We crawl back up to the Golden Gate Bridge and realize that we have to cross since the west side of the pedestrian/bike path is now closed and we need to go over to the east side. My 5:30pm estimate has been blown to bits.

7:05pm: We take a short break to determine when we'll reach Cafe Chaat (dinner!!). I speculate another 20-25 minutes to reach Cafe Chaat.

7:55pm: We reach Cafe Chaat. Dinner is on the menu :-p

9:15pm: Take the last Caltrain back (it's Sunday).

Friday, January 31, 2014

Making soft chapatis that balloon

I've been making chapatis for a while now, and conventional wisdom says that getting the dough well knead is the key to soft chapatis since it forms the gluten strands in the dough and makes it tough. I very recently chanced upon the real method to make soft pliable dough that also results in chapatis that balloon even under sub-optimal rolling.

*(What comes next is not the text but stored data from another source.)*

**src/rtl/servo_sched_pkg.sv**
```systemverilog
// Shared types and default constants for the servo frame scheduler.
package servo_sched_pkg;

  typedef enum logic [2:0] {
    IDLE,
    FSTART,
    SLOT,
    PULSE,
    GAP,
    FWAIT
  } schedState_t;

  typedef logic [11:0] usWidth_t;

  localparam int MAX_CH         = 8;
  localparam int DEF_N_CH       = 8;
  localparam int DEF_TICK_DIV   = 80;
  localparam int DEF_FRAME_US   = 20000;
  localparam int DEF_MIN_US     = 500;
  localparam int DEF_MAX_US     = 2400;
  localparam int DEF_GAP_US     = 10;

  // Zero means "channel disabled" and must survive the clamp untouched.
  function automatic usWidth_t clampUs(input usWidth_t v, input usWidth_t lo, input usWidth_t hi);
    if (v == '0)
      return '0;
    else if (v < lo)
      return lo;
    else if (v > hi)
      return hi;
    else
      return v;
  endfunction

endpackage

```
**src/rtl/servo_frame_scheduler_timer.sv**
```systemverilog
// Microsecond down-timer: expired strobes in the last cycle of loadVal*TICK_DIV cycles after load.
// Load restarts the prescaler; clr/reset stop it; no backpressure.
module us_tick_timer
  import servo_sched_pkg::*;
#(
  parameter int TICK_DIV = DEF_TICK_DIV
) (
  input  logic     inCLK,
  input  logic     reset,
  input  logic     clr,
  input  logic     load,
  input  usWidth_t loadVal,
  output logic     expired
);

  localparam int PW = $clog2(TICK_DIV + 1);

  logic [PW-1:0] preCnt;
  usWidth_t      usCnt;
  logic          running;
  logic          lastTick;

  assign lastTick = (preCnt == PW'(TICK_DIV - 1));
  assign expired  = running && lastTick && (usCnt == 12'd1);

  always_ff @(posedge inCLK) begin
    if (reset || clr) begin
      running <= 1'b0;
      preCnt  <= '0;
      usCnt   <= '0;
    end else if (load) begin
      running <= (loadVal != '0);
      preCnt  <= '0;
      usCnt   <= loadVal;
    end else if (running) begin
      if (lastTick) begin
        preCnt <= '0;
        usCnt  <= usCnt - 12'd1;
        if (usCnt == 12'd1)
          running <= 1'b0;
      end else begin
        preCnt <= preCnt + PW'(1);
      end
    end
  end

endmodule

```
**src/rtl/servo_frame_scheduler.sv**
```systemverilog
// Time-multiplexed servo pulse scheduler: one shared timer, one pulse per enabled channel per frame.
// First rising edge 2 cycles after frame_start; writes are accepted every cycle, no backpressure.
module servo_frame_scheduler
  import servo_sched_pkg::*;
#(
  parameter int N_CH     = DEF_N_CH,
  parameter int TICK_DIV = DEF_TICK_DIV,
  parameter int FRAME_US = DEF_FRAME_US,
  parameter int MIN_US   = DEF_MIN_US,
  parameter int MAX_US   = DEF_MAX_US,
  parameter int GAP_US   = DEF_GAP_US
) (
  input  logic            inCLK,
  input  logic            reset,
  input  logic            enable,
  input  logic            wr_en,
  input  logic [2:0]      wr_ch,
  input  logic [11:0]     wr_us,
  output logic [N_CH-1:0] servo_out,
  output logic            frame_start,
  output logic [2:0]      active_ch,
  output logic            busy,
  output logic            overrun
);

  localparam int FRAME_CYC = FRAME_US * TICK_DIV;
  localparam int FCW       = $clog2(FRAME_CYC);
  localparam logic [FCW-1:0] FRAME_TC = FCW'(FRAME_CYC - 1);

  schedState_t     state;
  logic [2:0]      ch;
  logic [FCW-1:0]  frameCnt;
  usWidth_t        pend [MAX_CH];
  usWidth_t        act  [MAX_CH];
  logic [MAX_CH-1:0] servoReg;

  logic     wrOk;
  usWidth_t wrVal;
  logic     lastCh;
  logic     frameDone;
  logic     slotLoad;
  logic     tmrLoad;
  usWidth_t tmrVal;
  logic     tmrExpired;

  assign wrOk      = wr_en && (32'(wr_ch) < 32'(N_CH));
  assign wrVal     = clampUs(wr_us, usWidth_t'(MIN_US), usWidth_t'(MAX_US));
  assign lastCh    = (ch == 3'(N_CH - 1));
  assign frameDone = (frameCnt == FRAME_TC);
  assign slotLoad  = (state == SLOT) && (act[ch] != '0);
  assign tmrLoad   = enable && (slotLoad || ((state == PULSE) && tmrExpired));
  assign tmrVal    = (state == SLOT) ? act[ch] : usWidth_t'(GAP_US);
  assign servo_out = servoReg[N_CH-1:0];

  us_tick_timer #(
    .TICK_DIV (TICK_DIV)
  ) uTimer (
    .inCLK   (inCLK),
    .reset   (reset),
    .clr     (!enable),
    .load    (tmrLoad),
    .loadVal (tmrVal),
    .expired (tmrExpired)
  );

  always_ff @(posedge inCLK) begin
    if (reset) begin
      state       <= IDLE;
      ch          <= '0;
      frameCnt    <= '0;
      servoReg    <= '0;
      frame_start <= 1'b0;
      active_ch   <= '0;
      busy        <= 1'b0;
      overrun     <= 1'b0;
      for (int i = 0; i < MAX_CH; i++) begin
        pend[i] <= '0;
        act[i]  <= '0;
      end
    end else begin
      if (wrOk)
        pend[wr_ch] <= wrVal;
      frame_start <= 1'b0;

      if (!enable) begin
        state     <= IDLE;
        ch        <= '0;
        frameCnt  <= '0;
        servoReg  <= '0;
        active_ch <= '0;
        busy      <= 1'b0;
      end else begin
        // Saturating frame counter; a late frame finishes and restarts immediately.
        if (!frameDone)
          frameCnt <= frameCnt + FCW'(1);
        if (frameDone && (state == SLOT || state == PULSE || state == GAP))
          overrun <= 1'b1;

        case (state)
          IDLE: begin
            frameCnt    <= '0;
            state       <= FSTART;
            frame_start <= 1'b1;
          end
          FSTART: begin
            for (int i = 0; i < MAX_CH; i++)
              act[i] <= pend[i];
            if (wrOk)
              act[wr_ch] <= wrVal;
            frameCnt <= '0;
            ch       <= '0;
            state    <= SLOT;
          end
          SLOT: begin
            if (act[ch] != '0) begin
              servoReg  <= MAX_CH'(1) << ch;
              active_ch <= ch;
              busy      <= 1'b1;
              state     <= PULSE;
            end else if (lastCh) begin
              state       <= frameDone ? FSTART : FWAIT;
              frame_start <= frameDone;
            end else begin
              ch <= ch + 3'd1;
            end
          end
          PULSE: begin
            if (tmrExpired) begin
              servoReg <= '0;
              state    <= GAP;
            end
          end
          GAP: begin
            if (tmrExpired) begin
              busy <= 1'b0;
              if (lastCh) begin
                state       <= frameDone ? FSTART : FWAIT;
                frame_start <= frameDone;
              end else begin
                ch    <= ch + 3'd1;
                state <= SLOT;
              end
            end
          end
          FWAIT: begin
            if (frameDone) begin
              state       <= FSTART;
              frame_start <= 1'b1;
            end
          end
          default: state <= IDLE;
        endcase
      end
    end
  end

endmodule

```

The key is to knead the dough in salty water. Take some salt (to taste) and mix it in some water (at room temperature). When the salt has completely dissolved in the water, use that water to knead your dough. You will find it much easier to knead your dough, and it will result in a soft pliable dough that is somewhat forgiving of mistakes (or chapati got stuck to the rolling pin and folded over itself) while rolling.

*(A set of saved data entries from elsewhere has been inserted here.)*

==> src/rtl/axi4_sram_slave.sv <==
// AXI4 slave front end for a single-port synchronous SRAM: one burst at a time,
// fair read/write arbitration, and a 2-entry read buffer that absorbs rready stalls.
module axi4_sram_slave #(
  parameter int A  = 32,
  parameter int N  = 4,
  parameter int I  = 1,
  localparam int B  = $clog2(N),
  localparam int MW = A - B
) (
  input  logic           aclk,
  input  logic           areset,
  // AR channel
  input  logic [I-1:0]   arid,
  input  logic [A-1:0]   araddr,
  input  logic [7:0]     arlen,
  input  logic [2:0]     arsize,
  input  logic [1:0]     arburst,
  input  logic [3:0]     arcache,
  input  logic           arlock,
  input  logic [2:0]     arprot,
  input  logic [3:0]     arqos,
  input  logic [3:0]     arregion,
  input  logic           arvalid,
  output logic           arready,
  // AW channel
  input  logic [I-1:0]   awid,
  input  logic [A-1:0]   awaddr,
  input  logic [7:0]     awlen,
  input  logic [2:0]     awsize,
  input  logic [1:0]     awburst,
  input  logic [3:0]     awcache,
  input  logic           awlock,
  input  logic [2:0]     awprot,
  input  logic [3:0]     awqos,
  input  logic [3:0]     awregion,
  input  logic           awvalid,
  output logic           awready,
  // W channel
  input  logic [I-1:0]   wid,
  input  logic [8*N-1:0] wdata,
  input  logic [N-1:0]   wstrb,
  input  logic           wlast,
  input  logic           wvalid,
  output logic           wready,
  // B channel
  output logic [I-1:0]   bid,
  output logic [1:0]     bresp,
  output logic           bvalid,
  input  logic           bready,
  // R channel
  output logic [I-1:0]   rid,
  output logic [8*N-1:0] rdata,
  output logic [1:0]     rresp,
  output logic           rlast,
  output logic           rvalid,
  input  logic           rready,
  // SRAM port
  output logic           mem_en,
  output logic [N-1:0]   mem_we,
  output logic [MW-1:0]  mem_addr,
  output logic [8*N-1:0] mem_wdata,
  input  logic [8*N-1:0] mem_rdata
);

  typedef enum logic [1:0] {IDLE, WRITE, WRESP, READ} state_t;

  state_t          state, state_nxt;
  logic            last_grant_wr;
  logic [I-1:0]    id_q;
  logic [MW-1:0]   addr_q;
  logic [7:0]      len_q;
  logic [1:0]      burst_q;
  logic [8:0]      beat_cnt;
  logic [8:0]      ret_cnt;
  logic            inflight;
  logic [8*N-1:0]  fifo_mem [2];
  logic            fifo_wp, fifo_rp;
  logic [1:0]      fifo_count;

  logic            err_burst;
  logic            grant_rd;
  logic            w_hs;
  logic            pop;
  logic [2:0]      occ;
  logic            rd_issue;
  logic            unused_inputs;

  assign unused_inputs = ^{arsize, arcache, arlock, arprot, arqos, arregion, araddr,
                           awsize, awcache, awlock, awprot, awqos, awregion, awaddr,
                           wid, wlast};

  assign err_burst = (burst_q == 2'b11);
  assign grant_rd  = arvalid & (~awvalid | last_grant_wr);
  assign w_hs      = (state == WRITE) & wvalid;

  assign rvalid = (fifo_count != 2'd0);
  assign rdata  = fifo_mem[fifo_rp];
  assign rlast  = rvalid & (ret_cnt == {1'b0, len_q});
  assign rid    = id_q;
  assign rresp  = err_burst ? 2'b10 : 2'b00;
  assign bid    = id_q;
  assign bresp  = err_burst ? 2'b10 : 2'b00;
  assign pop    = rvalid & rready;

  // A read may issue only if the buffer will still have room when its data returns.
  assign occ      = {1'b0, fifo_count} + {2'b00, inflight};
  assign rd_issue = (state == READ) & ~areset & (beat_cnt <= {1'b0, len_q}) &
                    ((occ - {2'b00, pop}) < 3'd2);

  always_ff @(posedge aclk) begin
    if (areset) state <= IDLE;
    else        state <= state_nxt;
  end

  always_comb begin
    state_nxt = state;
    arready   = 1'b0;
    awready   = 1'b0;
    wready    = 1'b0;
    bvalid    = 1'b0;
    mem_en    = 1'b0;
    mem_we    = '0;
    mem_addr  = '0;
    mem_wdata = '0;
    case (state)
      IDLE: begin
        if (!areset) begin
          arready = arvalid & grant_rd;
          awready = awvalid & ~grant_rd;
          if (arready)      state_nxt = READ;
          else if (awready) state_nxt = WRITE;
        end
      end
      WRITE: begin
        wready = 1'b1;
        if (wvalid) begin
          mem_en    = ~err_burst & ~areset;
          mem_we    = (~err_burst & ~areset) ? wstrb : '0;
          mem_addr  = addr_q;
          mem_wdata = wdata;
          if (beat_cnt == {1'b0, len_q}) state_nxt = WRESP;
        end
      end
      WRESP: begin
        bvalid = 1'b1;
        if (bready) state_nxt = IDLE;
      end
      READ: begin
        if (rd_issue) begin
          mem_en   = ~err_burst;
          mem_addr = addr_q;
        end
        if (pop && rlast) state_nxt = IDLE;
      end
      default: state_nxt = IDLE;
    endcase
  end

  // Burst context, beat counters and the read buffer.
  always_ff @(posedge aclk) begin
    if (areset) begin
      last_grant_wr <= 1'b0;
      id_q          <= '0;
      addr_q        <= '0;
      len_q         <= '0;
      burst_q       <= '0;
      beat_cnt      <= '0;
      ret_cnt       <= '0;
      inflight      <= 1'b0;
      fifo_mem[0]   <= '0;
      fifo_mem[1]   <= '0;
      fifo_wp       <= 1'b0;
      fifo_rp       <= 1'b0;
      fifo_count    <= '0;
    end else begin
      if (arready) begin
        id_q          <= arid;
        addr_q        <= araddr[A-1:B];
        len_q         <= arlen;
        burst_q       <= arburst;
        last_grant_wr <= 1'b0;
        beat_cnt      <= '0;
        ret_cnt       <= '0;
      end else if (awready) begin
        id_q          <= awid;
        addr_q        <= awaddr[A-1:B];
        len_q         <= awlen;
        burst_q       <= awburst;
        last_grant_wr <= 1'b1;
        beat_cnt      <= '0;
        ret_cnt       <= '0;
      end
      if (w_hs || rd_issue) begin
        beat_cnt <= beat_cnt + 9'd1;
        if (burst_q != 2'b00) addr_q <= addr_q + MW'(1);
      end
      inflight <= rd_issue;
      if (inflight) begin
        fifo_mem[fifo_wp] <= err_burst ? '0 : mem_rdata;
        fifo_wp           <= ~fifo_wp;
      end
      if (pop) begin
        ret_cnt <= ret_cnt + 9'd1;
        fifo_rp <= ~fifo_rp;
      end
      fifo_count <= fifo_count + {1'b0, inflight} - {1'b0, pop};
    end
  end

endmodule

I additionally add some turmeric and red chilli powder to my dough for enhanced taste and colour! :)

Friday, January 10, 2014

Merging AVL Trees

Problem Statement: Given two AVL trees T1 and T2, where the largest key in T1 is less than the smallest key in T2, Join(T1, T2) returns an AVL tree containing the union of the elements in T1 and T2. Give an algorithm (in pseudocode) for Join() that runs in time O(log n), where n is the size of the resulting AVL tree. Justify the correctness and efficiency of your algorithm.

Problem statement and solution stolen from these assignment solutions.

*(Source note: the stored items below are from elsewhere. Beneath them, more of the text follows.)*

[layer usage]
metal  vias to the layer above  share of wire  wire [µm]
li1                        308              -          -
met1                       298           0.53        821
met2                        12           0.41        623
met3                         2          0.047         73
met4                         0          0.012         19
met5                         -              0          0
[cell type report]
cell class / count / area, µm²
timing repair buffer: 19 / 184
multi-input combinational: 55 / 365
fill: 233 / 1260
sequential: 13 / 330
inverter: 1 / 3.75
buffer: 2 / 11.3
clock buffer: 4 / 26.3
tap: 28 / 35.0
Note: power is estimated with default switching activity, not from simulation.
**src/rtl/uart_tx_framer_if.sv**
```systemverilog
// rtl/uart_tx_framer_if.sv - send request, parity input and serial line bundle for uart_tx_framer
interface uart_tx_framer_if;
    logic       send;
    logic [7:0] data_in;
    logic [1:0] parity_type;
    logic       parity_bit;
    logic       tx;
    logic       busy;
    logic       done;

    modport master (
        output send, data_in, parity_type, parity_bit,
        input  tx, busy, done
    );

    modport slave (
        input  send, data_in, parity_type, parity_bit,
        output tx, busy, done
    );
endinterface

```
**src/rtl/uart_tx_framer.sv**
```systemverilog
// rtl/uart_tx_framer.sv - UART frame serializer consuming an external parity bit
module uart_tx_framer #(
    parameter int CLKS_PER_BIT = 16,
    parameter int STOP_BITS    = 1
) (
    input  logic              clk,
    input  logic              reset,
    uart_tx_framer_if.slave   bus
);
    localparam int W = (CLKS_PER_BIT > 1) ? $clog2(CLKS_PER_BIT) : 1;
    localparam logic [W-1:0] BAUD_LAST = W'(CLKS_PER_BIT - 1);
    localparam logic [W-1:0] BAUD_ONE  = W'(1);
    localparam logic [2:0]   STOP_LAST = 3'(STOP_BITS - 1);

    typedef enum logic [2:0] {IDLE, START, DATA, PARITY, STOP} state_t;

    state_t       state, state_d;
    logic [W-1:0] baud_cnt, baud_d;
    logic [2:0]   bit_idx, bit_idx_d;
    logic [7:0]   shift_reg, shift_d;
    logic         par_en, par_en_d;
    logic         par_val, par_val_d;
    logic         tx_q, tx_d;
    logic         busy_q, done_q, done_d;
    logic         last_tick;

    assign bus.tx   = tx_q;
    assign bus.busy = busy_q;
    assign bus.done = done_q;

    assign last_tick = (baud_cnt == BAUD_LAST);

    always_comb begin
        state_d   = state;
        baud_d    = baud_cnt;
        bit_idx_d = bit_idx;
        shift_d   = shift_reg;
        par_en_d  = par_en;
        par_val_d = par_val;
        done_d    = 1'b0;

        // Baud counter advances in every non-idle state and wraps on each bit boundary.
        if (state != IDLE)
            baud_d = last_tick ? '0 : baud_cnt + BAUD_ONE;

        case (state)
            IDLE: begin
                if (bus.send) begin
                    shift_d   = bus.data_in;
                    par_en_d  = (bus.parity_type == 2'b01) || (bus.parity_type == 2'b10);
                    par_val_d = bus.parity_bit;
                    baud_d    = '0;
                    bit_idx_d = '0;
                    state_d   = START;
                end
            end
            START: begin
                if (last_tick)
                    state_d = DATA;
            end
            DATA: begin
                if (last_tick) begin
                    shift_d = {1'b0, shift_reg[7:1]};
                    if (bit_idx == 3'd7) begin
                        bit_idx_d = '0;
                        state_d   = par_en ? PARITY : STOP;
                    end else begin
                        bit_idx_d = bit_idx + 3'd1;
                    end
                end
            end
            PARITY: begin
                if (last_tick)
                    state_d = STOP;
            end
            STOP: begin
                // bit_idx is reused to count stop-bit periods.
                if (last_tick) begin
                    if (bit_idx == STOP_LAST) begin
                        bit_idx_d = '0;
                        state_d   = IDLE;
                        done_d    = 1'b1;
                    end else begin
                        bit_idx_d = bit_idx + 3'd1;
                    end
                end
            end
            default: state_d = IDLE;
        endcase

        // The line level is derived from the next state so tx is a pure register output.
        case (state_d)
            START:   tx_d = 1'b0;
            DATA:    tx_d = shift_d[0];
            PARITY:  tx_d = par_val_d;
            default: tx_d = 1'b1;
        endcase
    end

    always_ff @(posedge clk) begin
        if (!reset) begin
            state     <= IDLE;
            baud_cnt  <= '0;
            bit_idx   <= '0;
            shift_reg <= '0;
            par_en    <= 1'b0;
            par_val   <= 1'b0;
            tx_q      <= 1'b1;
            busy_q    <= 1'b0;
            done_q    <= 1'b0;
        end else begin
            state     <= state_d;
            baud_cnt  <= baud_d;
            bit_idx   <= bit_idx_d;
            shift_reg <= shift_d;
            par_en    <= par_en_d;
            par_val   <= par_val_d;
            tx_q      <= tx_d;
            busy_q    <= (state_d != IDLE);
            done_q    <= done_d;
        end
    end
endmodule

```
**src/flat_wrapper.sv**
```systemverilog
// flat-port wrapper written by rule: the top's interface ports become plain ports
module uart_tx_framer_flat 
#(
    parameter int CLKS_PER_BIT = 16,
    parameter int STOP_BITS    = 1
)
  (clk, reset, bus_send, bus_data_in, bus_parity_type, bus_parity_bit, bus_tx, bus_busy, bus_done);
  uart_tx_framer_if bus_i ();
  input  logic clk;
  input  logic reset;
  input wire logic [$bits(bus_i.send)-1:0] bus_send;
  input wire logic [$bits(bus_i.data_in)-1:0] bus_data_in;
  input wire logic [$bits(bus_i.parity_type)-1:0] bus_parity_type;
  input wire logic [$bits(bus_i.parity_bit)-1:0] bus_parity_bit;
  output wire logic [$bits(bus_i.tx)-1:0] bus_tx;
  output wire logic [$bits(bus_i.busy)-1:0] bus_busy;
  output wire logic [$bits(bus_i.done)-1:0] bus_done;
  assign bus_i.send = bus_send;
  assign bus_i.data_in = bus_data_in;
  assign bus_i.parity_type = bus_parity_type;
  assign bus_i.parity_bit = bus_parity_bit;
  assign bus_tx = bus_i.tx;
  assign bus_busy = bus_i.busy;
  assign bus_done = bus_i.done;
  uart_tx_framer #(.CLKS_PER_BIT(CLKS_PER_BIT), .STOP_BITS(STOP_BITS)) u_core (.clk(clk), .reset(reset), .bus(bus_i));
endmodule
```
`config.mk`:
```
export PLATFORM = sky130hd
export DESIGN_NAME = alu_issue_collect_flat
export DESIGN_NICKNAME = d
export VERILOG_FILES = /design/src/rtl/alu_issue_collect_if.sv /design/src/rtl/alu_issue_collect.sv /design/src/flat_wrapper.sv
export SDC_FILE = /design/constraint.sdc
export NUM_CORES = 1
export LEC_CHECK = 0
export BUFFER_PORTS_ARGS = -buffer_cell sky130_fd_sc_hd__buf_2
export CORE_MARGIN = 2
export CORE_UTILIZATION = 40
export DETAILED_ROUTE_END_ITERATION = 10
export PLACE_DENSITY = 0.61
export RECOVER_POWER = 100
export SYNTH_ARGS = -nofsm -noshare
export SYNTH_HDL_FRONTEND = slang
export SYNTH_SLANG_ARGS = --single-unit
```
`constraint.sdc`:
```
create_clock -name clk -period 10.2 [get_ports clk]
set_input_delay 2.04 -clock clk [delete_from_list [all_inputs] [get_ports clk]]
set_output_delay 2.04 -clock clk [all_outputs]
set_load 0.05 [all_outputs]
```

Solution: Begin by computing the heights h1 of T1 and h2 of T2. This takes time O(h1 + h2). You simply traverse a path from the root, going to left child if the balance factor is -1, to the right child if it is positive, and to any of the children if the balance factor is 0, until you reach a leaf. Assume that h1 > h2; the other case is symmetric.

Next, DELETE the smallest element x from T2, leaving T'2 of height h. This takes O(h2) time.

Find a node v on the rightmost path from the root of T1, whose height is either h or h + 1, as follows:

v = root(T1)
h' = h1
while h' > h + 1 do
  if balance factor(v) = -1
  then h' = h' - 2
  else h' = h' - 1
  v = right-child(v)

This takes O(h1) time.

The reason we choose a node with height h or h + 1 is because if we are at a node of height h, and we move to its parent node, then the height of the new (parent) node might increase by 2 (to h + 1), since the sibling of node from which we moved up might have a height greater (by 1) than its sibling.

Let u denote the parent of v.

Form a new tree whose root contains the key x, whose left sub-tree is the sub-tree rooted at v and whose right sub-tree is T'2.

Note that this is a valid binary search tree, since all the keys in the sub-tree rooted at v are in T1 and, hence, smaller than x, and, by construction, x is smaller than or equal to all elements in T'2. The balance factor of the root of this new tree is h - h' which is either -1 or 0, so this new tree is a valid AVL tree. The height of this new tree is h' + 1, which is 1 bigger than v's height. Let the root of this new tree be the right child of u, in place of v. Again, since all keys in this new tree are at least as big as u, this results in a valid binary search tree. This part of the construction takes constant time.

Now, as in the INSERT algorithm, we go up the tree, starting at u, fixing balance factors and perhaps doing a rotation. This takes O(h1) time. Note that the correctness follows from the condition at u before this process is begun is a condition that can arise during the INSERT algorithm.

Since h1, h2 ∈ O(log n), the total time taken by this algorithm is in O(log n).